-- What the task requires --
Using the records below, write out again exactly the lines that begin at the line containing "return ~(4'b0001 << sel);" and end at the line containing "to the segment decoder", and no other lines.

(Records from a data collection)
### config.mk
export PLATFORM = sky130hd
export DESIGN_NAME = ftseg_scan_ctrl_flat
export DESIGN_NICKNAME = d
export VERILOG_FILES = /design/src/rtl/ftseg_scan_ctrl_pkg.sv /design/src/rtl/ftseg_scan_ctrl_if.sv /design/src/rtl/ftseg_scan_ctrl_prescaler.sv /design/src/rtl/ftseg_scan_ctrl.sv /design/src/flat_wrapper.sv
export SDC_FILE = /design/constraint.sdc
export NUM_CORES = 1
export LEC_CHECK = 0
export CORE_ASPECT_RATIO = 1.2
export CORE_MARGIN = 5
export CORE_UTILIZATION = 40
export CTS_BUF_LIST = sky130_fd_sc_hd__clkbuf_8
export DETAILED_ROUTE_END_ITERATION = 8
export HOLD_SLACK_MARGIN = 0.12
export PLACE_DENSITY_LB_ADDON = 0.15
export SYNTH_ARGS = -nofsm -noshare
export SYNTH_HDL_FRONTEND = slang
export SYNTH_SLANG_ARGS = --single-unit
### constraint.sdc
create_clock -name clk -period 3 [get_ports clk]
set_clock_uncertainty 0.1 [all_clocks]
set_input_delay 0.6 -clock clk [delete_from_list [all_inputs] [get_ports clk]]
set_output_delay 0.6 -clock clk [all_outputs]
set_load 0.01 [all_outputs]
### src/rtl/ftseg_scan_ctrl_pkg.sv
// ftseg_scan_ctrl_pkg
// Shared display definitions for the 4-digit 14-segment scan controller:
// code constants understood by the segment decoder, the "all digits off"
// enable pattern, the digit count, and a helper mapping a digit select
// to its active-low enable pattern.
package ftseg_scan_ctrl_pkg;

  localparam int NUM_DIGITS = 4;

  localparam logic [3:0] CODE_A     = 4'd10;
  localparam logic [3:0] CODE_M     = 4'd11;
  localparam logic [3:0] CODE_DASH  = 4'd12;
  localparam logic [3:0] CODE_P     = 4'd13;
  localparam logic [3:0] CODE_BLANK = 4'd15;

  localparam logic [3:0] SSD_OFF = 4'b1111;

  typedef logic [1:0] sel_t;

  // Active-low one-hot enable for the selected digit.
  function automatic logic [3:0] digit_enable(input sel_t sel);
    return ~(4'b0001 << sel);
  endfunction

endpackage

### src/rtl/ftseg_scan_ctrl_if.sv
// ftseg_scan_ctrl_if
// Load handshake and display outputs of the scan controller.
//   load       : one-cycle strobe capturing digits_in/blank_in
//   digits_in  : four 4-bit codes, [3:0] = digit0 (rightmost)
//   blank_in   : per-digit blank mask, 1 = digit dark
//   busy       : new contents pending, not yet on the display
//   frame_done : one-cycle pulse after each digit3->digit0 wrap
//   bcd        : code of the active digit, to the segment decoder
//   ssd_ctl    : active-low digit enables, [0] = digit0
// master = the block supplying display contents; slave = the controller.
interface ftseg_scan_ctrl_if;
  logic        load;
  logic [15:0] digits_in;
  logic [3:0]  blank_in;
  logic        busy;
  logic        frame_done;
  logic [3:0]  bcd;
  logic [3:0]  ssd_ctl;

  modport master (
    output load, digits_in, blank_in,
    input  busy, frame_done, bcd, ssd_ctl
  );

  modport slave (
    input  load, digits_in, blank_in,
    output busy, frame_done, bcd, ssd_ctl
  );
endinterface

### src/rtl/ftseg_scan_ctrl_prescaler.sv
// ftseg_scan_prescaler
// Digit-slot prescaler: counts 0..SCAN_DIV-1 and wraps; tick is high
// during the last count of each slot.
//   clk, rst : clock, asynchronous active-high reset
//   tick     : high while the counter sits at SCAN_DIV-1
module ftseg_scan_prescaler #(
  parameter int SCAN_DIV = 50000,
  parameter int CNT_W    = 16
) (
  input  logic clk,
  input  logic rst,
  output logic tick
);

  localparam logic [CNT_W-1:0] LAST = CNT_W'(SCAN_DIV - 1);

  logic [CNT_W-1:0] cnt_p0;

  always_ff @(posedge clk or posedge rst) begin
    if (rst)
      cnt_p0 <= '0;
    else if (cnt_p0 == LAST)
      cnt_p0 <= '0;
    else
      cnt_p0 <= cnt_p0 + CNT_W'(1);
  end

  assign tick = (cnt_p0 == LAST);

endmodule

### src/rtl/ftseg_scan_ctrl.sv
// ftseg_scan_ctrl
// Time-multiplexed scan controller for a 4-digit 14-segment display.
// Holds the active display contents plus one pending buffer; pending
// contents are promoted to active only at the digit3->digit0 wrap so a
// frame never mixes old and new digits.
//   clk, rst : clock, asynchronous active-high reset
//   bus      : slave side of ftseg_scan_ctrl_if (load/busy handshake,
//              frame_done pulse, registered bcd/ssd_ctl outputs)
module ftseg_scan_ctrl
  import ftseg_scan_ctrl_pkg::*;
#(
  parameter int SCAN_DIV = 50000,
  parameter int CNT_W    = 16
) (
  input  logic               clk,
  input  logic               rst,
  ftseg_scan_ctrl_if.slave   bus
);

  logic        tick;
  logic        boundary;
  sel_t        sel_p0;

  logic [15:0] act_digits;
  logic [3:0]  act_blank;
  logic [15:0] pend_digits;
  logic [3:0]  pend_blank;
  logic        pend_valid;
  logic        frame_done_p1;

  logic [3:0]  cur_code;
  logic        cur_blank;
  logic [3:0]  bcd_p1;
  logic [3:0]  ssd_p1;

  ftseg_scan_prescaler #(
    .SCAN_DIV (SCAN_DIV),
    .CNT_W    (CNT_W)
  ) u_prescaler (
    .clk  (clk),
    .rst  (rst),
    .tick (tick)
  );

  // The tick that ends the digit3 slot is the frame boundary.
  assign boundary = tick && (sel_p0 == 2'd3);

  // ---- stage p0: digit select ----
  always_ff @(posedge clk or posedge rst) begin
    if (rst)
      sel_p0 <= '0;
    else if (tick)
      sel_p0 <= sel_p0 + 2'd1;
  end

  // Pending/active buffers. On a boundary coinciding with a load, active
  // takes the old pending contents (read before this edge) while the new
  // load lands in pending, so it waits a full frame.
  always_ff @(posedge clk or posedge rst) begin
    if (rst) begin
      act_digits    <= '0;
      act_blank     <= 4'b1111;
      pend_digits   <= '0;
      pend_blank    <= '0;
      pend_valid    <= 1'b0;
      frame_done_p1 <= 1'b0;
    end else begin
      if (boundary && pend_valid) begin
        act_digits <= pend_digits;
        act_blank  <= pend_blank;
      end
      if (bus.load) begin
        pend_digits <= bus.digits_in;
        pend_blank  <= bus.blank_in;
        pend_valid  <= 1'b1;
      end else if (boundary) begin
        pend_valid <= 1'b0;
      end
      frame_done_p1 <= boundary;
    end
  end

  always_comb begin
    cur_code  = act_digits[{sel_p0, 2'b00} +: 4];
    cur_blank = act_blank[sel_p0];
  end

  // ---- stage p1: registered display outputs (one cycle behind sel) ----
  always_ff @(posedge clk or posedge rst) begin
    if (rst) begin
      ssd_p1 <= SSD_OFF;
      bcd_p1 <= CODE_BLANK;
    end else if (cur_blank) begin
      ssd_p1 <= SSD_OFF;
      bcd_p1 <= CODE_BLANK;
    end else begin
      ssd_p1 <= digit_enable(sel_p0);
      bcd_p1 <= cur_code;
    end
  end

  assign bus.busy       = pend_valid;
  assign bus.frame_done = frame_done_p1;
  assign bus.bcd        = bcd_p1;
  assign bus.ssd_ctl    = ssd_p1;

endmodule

-- Exercise output --
    return ~(4'b0001 << sel);
  endfunction

endpackage

### src/rtl/ftseg_scan_ctrl_if.sv
// ftseg_scan_ctrl_if
// Load handshake and display outputs of the scan controller.
//   load       : one-cycle strobe capturing digits_in/blank_in
//   digits_in  : four 4-bit codes, [3:0] = digit0 (rightmost)
//   blank_in   : per-digit blank mask, 1 = digit dark
//   busy       : new contents pending, not yet on the display
//   frame_done : one-cycle pulse after each digit3->digit0 wrap
//   bcd        : code of the active digit, to the segment decoder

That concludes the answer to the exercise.